Chan-wook never loses sight of his how humane Man-su actually is; his daughter has never played cello in front of him or his wife, a connection he desperately craves, but what was once a united family that longed to connect deeper with their own daughter is now a broken family when Man-su finds himself growing distant with his wife who herself has sacrificed her hobbies and her job, finding work as a dental assistant in a young dentists practice, something that fills Man-su with jealousy and in turn causes a drift between him and his wife.
Not helped by his constant mysterious journeys that have him away from home for most of the day and late into the night, as he secretly goes out to get close to his competition, perhaps time he could use to get close to his family in such rough times.
Man-su is a manager by trade, he knows how to talk to people and appease them, something he seems hilariously unable to do when it comes to his family, and he uses these skills to gain the trust of the men he seeks to eliminate, but such skills are not those of a killer. What becomes of these action scenes where Man-su shivers and shakes while holding a gun at someone’s head, overprotecting his hand by using three gloves as to not leave fingerprints to the point he can’t even move the finger to pull the trigger: again.

This movie is beyond hilarious. While he never gets any better at being an assassin, he does become a better father to his stepson Si-one when he himself, in an attempt to help alleviate the heavy financial and societal pressure his family is under, steals iPhones from his friends’ father store thanks to the influence of said friend.

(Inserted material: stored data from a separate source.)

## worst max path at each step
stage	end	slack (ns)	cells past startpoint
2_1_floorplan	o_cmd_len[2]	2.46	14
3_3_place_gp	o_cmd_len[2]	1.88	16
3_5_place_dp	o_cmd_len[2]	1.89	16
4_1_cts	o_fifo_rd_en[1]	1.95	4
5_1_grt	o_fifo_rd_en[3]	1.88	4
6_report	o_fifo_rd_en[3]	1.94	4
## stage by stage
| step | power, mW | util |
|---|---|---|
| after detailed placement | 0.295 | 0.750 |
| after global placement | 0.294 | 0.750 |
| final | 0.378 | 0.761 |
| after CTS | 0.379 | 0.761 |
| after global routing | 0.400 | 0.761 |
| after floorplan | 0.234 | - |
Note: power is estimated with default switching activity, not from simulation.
[src/rtl/pipe_hazard_ctrl.sv]
// rtl/pipe_hazard_ctrl.sv - pipeline sequencing controller: stalls, flushes, memory waits, halt drain
//
// Optional feature macro: PIPE_HAZARD_PERF_EN (adds stall_cnt / flush_cnt outputs)
//
// Ports:
//   clk, rst_n                     clock (rising edge), asynchronous active-low reset
//   id_rs_addr, id_rt_addr         ID source register fields
//   id_uses_rs, id_uses_rt         ID source-use flags
//   ex_mem_read, ex_rd_addr        EX load flag and destination
//   id_branch_taken                branch/jump resolved taken in ID
//   imem_ready                     fetched word valid this cycle
//   dmem_busy                      data memory not done, MEM must hold
//   if_halt, wb_halt               HALT seen in IF / reached WB
//   pc_wen, ifid_wen               PC and IF/ID write enables
//   ifid_flush                     IF/ID captures NOP_INSTR instead of fetched data
//   idex_bubble                    ID/EX captures all-zero control
//   back_wen                       EX/MEM and MEM/WB write enable
//   halted, halt_err               core stopped; sticky drain timeout
//   stall_cnt, flush_cnt           saturating performance counters (PIPE_HAZARD_PERF_EN only)

module pipe_hazard_ctrl
    import pipe_ctrl_pkg::*;
#(
    parameter int NREG_BITS = NREG_BITS_DEFAULT,
    parameter int DRAIN_MAX = 15
`ifdef PIPE_HAZARD_PERF_EN
    ,
    parameter int CNT_W     = 16
`endif
) (
    input  logic                 clk,
    input  logic                 rst_n,
    input  logic [NREG_BITS-1:0] id_rs_addr,
    input  logic [NREG_BITS-1:0] id_rt_addr,
    input  logic                 id_uses_rs,
    input  logic                 id_uses_rt,
    input  logic                 ex_mem_read,
    input  logic [NREG_BITS-1:0] ex_rd_addr,
    input  logic                 id_branch_taken,
    input  logic                 imem_ready,
    input  logic                 dmem_busy,
    input  logic                 if_halt,
    input  logic                 wb_halt,
    output logic                 pc_wen,
    output logic                 ifid_wen,
    output logic                 ifid_flush,
    output logic                 idex_bubble,
    output logic                 back_wen,
    output logic                 halted,
    output logic                 halt_err
`ifdef PIPE_HAZARD_PERF_EN
    ,
    output logic [CNT_W-1:0]     stall_cnt,
    output logic [CNT_W-1:0]     flush_cnt
`endif
);

    localparam int DCW = $clog2(DRAIN_MAX + 1);
    localparam logic [DCW-1:0] DMAX = DCW'(DRAIN_MAX);

    ctrl_state_t    state;
    ctrl_state_t    state_nxt;
    ctrl_state_t    eff_state;
    logic           ret_drain;
    logic           ret_drain_nxt;
    logic [DCW-1:0] drain_cnt;
    logic [DCW-1:0] drain_cnt_nxt;
    logic           err_set;
    logic           branch_flush;
    logic           load_use;

    hazard_detect #(
        .NREG_BITS (NREG_BITS)
    ) u_hazard_detect (
        .id_rs_addr  (id_rs_addr),
        .id_rt_addr  (id_rt_addr),
        .id_uses_rs  (id_uses_rs),
        .id_uses_rt  (id_uses_rt),
        .ex_mem_read (ex_mem_read),
        .ex_rd_addr  (ex_rd_addr),
        .load_use    (load_use)
    );

    always_comb begin
        pc_wen        = 1'b0;
        ifid_wen      = 1'b0;
        ifid_flush    = 1'b0;
        idex_bubble   = 1'b0;
        back_wen      = 1'b0;
        halted        = 1'b0;
        state_nxt     = state;
        ret_drain_nxt = ret_drain;
        drain_cnt_nxt = drain_cnt;
        err_set       = 1'b0;
        branch_flush  = 1'b0;

        // The cycle memory releases behaves exactly like the state being
        // returned to, so no extra cycle is lost on the way out of a wait.
        eff_state = state;
        if (state == MEM_WAIT && !dmem_busy) begin
            eff_state = ret_drain ? DRAIN : RUN;
        end

        case (eff_state)
            RUN: begin
                pc_wen    = 1'b1;
                ifid_wen  = 1'b1;
                back_wen  = 1'b1;
                state_nxt = RUN;
                if (dmem_busy) begin
                    pc_wen        = 1'b0;
                    ifid_wen      = 1'b0;
                    back_wen      = 1'b0;
                    state_nxt     = MEM_WAIT;
                    ret_drain_nxt = 1'b0;
                end else if (load_use) begin
                    pc_wen      = 1'b0;
                    ifid_wen    = 1'b0;
                    idex_bubble = 1'b1;
                end else if (id_branch_taken) begin
                    // Anything in IF (including a HALT) is wrong-path here.
                    ifid_flush   = 1'b1;
                    branch_flush = 1'b1;
                end else if (!imem_ready) begin
                    pc_wen     = 1'b0;
                    ifid_flush = 1'b1;
                end else if (if_halt) begin
                    // HALT is allowed into IF/ID, but fetch stops behind it.
                    pc_wen        = 1'b0;
                    state_nxt     = DRAIN;
                    drain_cnt_nxt = '0;
                end
            end
            DRAIN: begin
                ifid_wen   = 1'b1;
                ifid_flush = 1'b1;
                back_wen   = 1'b1;
                state_nxt  = DRAIN;
                drain_cnt_nxt = (drain_cnt == DMAX) ? drain_cnt : drain_cnt + DCW'(1);
                if (dmem_busy) begin
                    ifid_wen      = 1'b0;
                    back_wen      = 1'b0;
                    state_nxt     = MEM_WAIT;
                    ret_drain_nxt = 1'b1;
                end else begin
                    if (load_use) begin
                        ifid_wen    = 1'b0;
                        idex_bubble = 1'b1;
                    end
                    if (wb_halt) begin
                        state_nxt = HALTED;
                    end else if (drain_cnt == DMAX) begin
                        err_set   = 1'b1;
                        state_nxt = HALTED;
                    end
                end
            end
            HALTED: begin
                halted = 1'b1;
            end
            default: begin
                // MEM_WAIT still busy: everything frozen, defaults apply.
            end
        endcase

        // Reset overrides are combinational so they take hold between edges.
        if (!rst_n) begin
            pc_wen      = 1'b0;
            ifid_wen    = 1'b0;
            ifid_flush  = 1'b1;
            idex_bubble = 1'b1;
            back_wen    = 1'b0;
            halted      = 1'b0;
        end
    end

    always_ff @(posedge clk or negedge rst_n) begin
        if (!rst_n) begin
            state     <= RUN;
            ret_drain <= 1'b0;
            drain_cnt <= '0;
            halt_err  <= 1'b0;
        end else begin
            state     <= state_nxt;
            ret_drain <= ret_drain_nxt;
            drain_cnt <= drain_cnt_nxt;
            if (err_set) begin
                halt_err <= 1'b1;
            end
        end
    end

`ifdef PIPE_HAZARD_PERF_EN
    always_ff @(posedge clk or negedge rst_n) begin
        if (!rst_n) begin
            stall_cnt <= '0;
            flush_cnt <= '0;
        end else begin
            if ((state == RUN || state == MEM_WAIT) && !pc_wen && stall_cnt != '1) begin
                stall_cnt <= stall_cnt + CNT_W'(1);
            end
            if (branch_flush && flush_cnt != '1) begin
                flush_cnt <= flush_cnt + CNT_W'(1);
            end
        end
    end
`endif

endmodule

Lee Miri, who herself has been desperate to keep her life going, raise to children, and finding herself alone to do so thanks to Man-su’s mysterious escapades, attempts to seduce the man intent of pressing charges against her son, but Man-su’s fragile ego actually proves useful as a tool to look after his family, helping the bond between him and his wife as she finally gets a glimpse at the man she fell in love with.
However, there is an oppressively slow pace for the first hour of the film that ever so slightly bogs down what is otherwise an unhinged cascade down into a blackhole of murder and malice full of that one-of-a-kind Chan-wook style, the moments between Man-su’s attempts at getting a job the “normal way” feel unnecessarily long once his decision to eliminate the competition has been made, it doesn’t come across as a man struggling between doing what he knows or caving in to his dark passenger, but rather avoiding the inevitable pull of the trigger.
This nowhere near ruins the film, and the second half really brings it together when the focus is more on the effect his new darker self has on his family life, but it costs some of the flow of the narrative that otherwise wastes no shots and no moments, it simply takes a while for both darkness and comedy to take the reins and have one going: He’s done it again.
Park Chan-wook’s No Other Choice unnerves with slow-brewing tension and releases in macabre shock & gut-busting hysteria.
An unhinged descent into despair as the male ego is shattered & challenged and boy did Lee Byung-hun get the assignment. Mysterious & hilarious, an absolute treat of cinema.